**Work task:** Search the records below for the word "FIFO", then return every line where it appears.
*** Opening of Given records ***
==> src/rtl/counter_load_sequencer_if.sv <==
// Producer, host and Counter-side signals of the load sequencer.
// The slave modport is the sequencer side and the master modport is the environment side.
interface counter_load_sequencer_if #(
    parameter int WORDSIZE = 8,
    parameter int DEPTH    = 4
);
    localparam int LW = $clog2(DEPTH) + 1;

    logic                valid;
    logic [WORDSIZE-1:0] value;
    logic                accept;
    logic                start;
    logic                abort;
    logic                load;
    logic [WORDSIZE-1:0] counter;
    logic                enable;
    logic                ready;
    logic                done;
    logic                busy;
    logic [LW-1:0]       level;
    logic                overflow;

    modport master (
        output valid, value, start, abort, ready,
        input  accept, load, counter, enable, done, busy, level, overflow
    );

    modport slave (
        input  valid, value, start, abort, ready,
        output accept, load, counter, enable, done, busy, level, overflow
    );
endinterface

==> src/rtl/counter_load_sequencer.sv <==
// Queues preset values in a small FIFO and sequences them into Counter (load, enable, wait ready).
// Optional feature: define SEQ_AUTORELOAD_EN to repeat the last value when the FIFO runs dry.
module counter_load_sequencer #(
    parameter int WORDSIZE = 8,
    parameter int DEPTH    = 4
) (
    input  logic                      clk,
    input  logic                      rst_n,
    counter_load_sequencer_if.slave   bus
);
    localparam int AW = $clog2(DEPTH);
    localparam int LW = AW + 1;

    typedef enum logic [1:0] {IDLE, LOAD, ARM, RUN} state_t;

    state_t              state_q, state_d;
    logic [WORDSIZE-1:0] mem [DEPTH];
    logic [AW-1:0]       wr_ptr, rd_ptr;
    logic [LW-1:0]       level_q;
    logic [WORDSIZE-1:0] counter_q;
    logic                done_q, done_d;
    logic                overflow_q;
    logic                accept, push, pop, have_data;

    assign accept    = (level_q != LW'(DEPTH));
    assign push      = bus.valid & accept;
    assign have_data = (level_q != '0);

    // Storage has no reset; occupancy and pointers define what is valid.
    always_ff @(posedge clk) begin
        if (push) mem[wr_ptr] <= bus.value;
    end

    always_ff @(posedge clk or negedge rst_n) begin
        if (!rst_n) begin
            wr_ptr     <= '0;
            rd_ptr     <= '0;
            level_q    <= '0;
            overflow_q <= 1'b0;
        end else begin
            if (push) wr_ptr <= wr_ptr + 1'b1;
            if (pop)  rd_ptr <= rd_ptr + 1'b1;
            case ({push, pop})
                2'b10:   level_q <= level_q + 1'b1;
                2'b01:   level_q <= level_q - 1'b1;
                default: level_q <= level_q;
            endcase
            if (bus.valid && !accept) overflow_q <= 1'b1;
        end
    end

    always_ff @(posedge clk or negedge rst_n) begin
        if (!rst_n) begin
            state_q   <= IDLE;
            counter_q <= '0;
            done_q    <= 1'b0;
        end else begin
            state_q <= state_d;
            done_q  <= done_d;
            if (pop) counter_q <= mem[rd_ptr];
        end
    end

    always_comb begin
        state_d = state_q;
        pop     = 1'b0;
        done_d  = 1'b0;
        if (bus.abort) begin
            state_d = IDLE;
        end else begin
            case (state_q)
                IDLE: begin
                    if (bus.start && have_data) begin
                        pop     = 1'b1;
                        state_d = LOAD;
                    end
                end
                LOAD: state_d = ARM;
                // Counter is still settling from the load, so ready is not looked at here.
                ARM:  state_d = RUN;
                RUN: begin
                    if (bus.ready) begin
                        done_d = 1'b1;
                        if (bus.start && have_data) begin
                            pop     = 1'b1;
                            state_d = LOAD;
                        end
`ifdef SEQ_AUTORELOAD_EN
                        else if (bus.start) begin
                            state_d = LOAD;
                        end
`endif
                        else begin
                            state_d = IDLE;
                        end
                    end
                end
                default: state_d = IDLE;
            endcase
        end
    end

    assign bus.accept   = accept;
    assign bus.level    = level_q;
    assign bus.overflow = overflow_q;
    assign bus.counter  = counter_q;
    assign bus.done     = done_q;
    assign bus.load     = (state_q == LOAD);
    assign bus.enable   = (state_q == ARM) || (state_q == RUN);
    assign bus.busy     = (state_q != IDLE);
endmodule

==> src/flat_wrapper.sv <==
// flat-port wrapper written by rule: the top's interface ports become plain ports
module counter_load_sequencer_flat 
#(
    parameter int WORDSIZE = 8,
    parameter int DEPTH    = 4
)
  (clk, rst_n, bus_valid, bus_value, bus_start, bus_abort, bus_ready, bus_accept, bus_load, bus_counter, bus_enable, bus_done, bus_busy, bus_level, bus_overflow);
  counter_load_sequencer_if #(.WORDSIZE(WORDSIZE), .DEPTH(DEPTH)) bus_i ();
  input  logic clk;
  input  logic rst_n;
  input wire logic [$bits(bus_i.valid)-1:0] bus_valid;
  input wire logic [$bits(bus_i.value)-1:0] bus_value;
  input wire logic [$bits(bus_i.start)-1:0] bus_start;
  input wire logic [$bits(bus_i.abort)-1:0] bus_abort;
  input wire logic [$bits(bus_i.ready)-1:0] bus_ready;
  output wire logic [$bits(bus_i.accept)-1:0] bus_accept;
  output wire logic [$bits(bus_i.load)-1:0] bus_load;
  output wire logic [$bits(bus_i.counter)-1:0] bus_counter;
  output wire logic [$bits(bus_i.enable)-1:0] bus_enable;
  output wire logic [$bits(bus_i.done)-1:0] bus_done;
  output wire logic [$bits(bus_i.busy)-1:0] bus_busy;
  output wire logic [$bits(bus_i.level)-1:0] bus_level;
  output wire logic [$bits(bus_i.overflow)-1:0] bus_overflow;
  assign bus_i.valid = bus_valid;
  assign bus_i.value = bus_value;
  assign bus_i.start = bus_start;
  assign bus_i.abort = bus_abort;
  assign bus_i.ready = bus_ready;
  assign bus_accept = bus_i.accept;
  assign bus_load = bus_i.load;
  assign bus_counter = bus_i.counter;
  assign bus_enable = bus_i.enable;
  assign bus_done = bus_i.done;
  assign bus_busy = bus_i.busy;
  assign bus_level = bus_i.level;
  assign bus_overflow = bus_i.overflow;
  counter_load_sequencer #(.WORDSIZE(WORDSIZE), .DEPTH(DEPTH)) u_core (.clk(clk), .rst_n(rst_n), .bus(bus_i));
endmodule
*** Close of Given records ***
**Exercise solution:**
// Queues preset values in a small FIFO and sequences them into Counter (load, enable, wait ready).
// Optional feature: define SEQ_AUTORELOAD_EN to repeat the last value when the FIFO runs dry.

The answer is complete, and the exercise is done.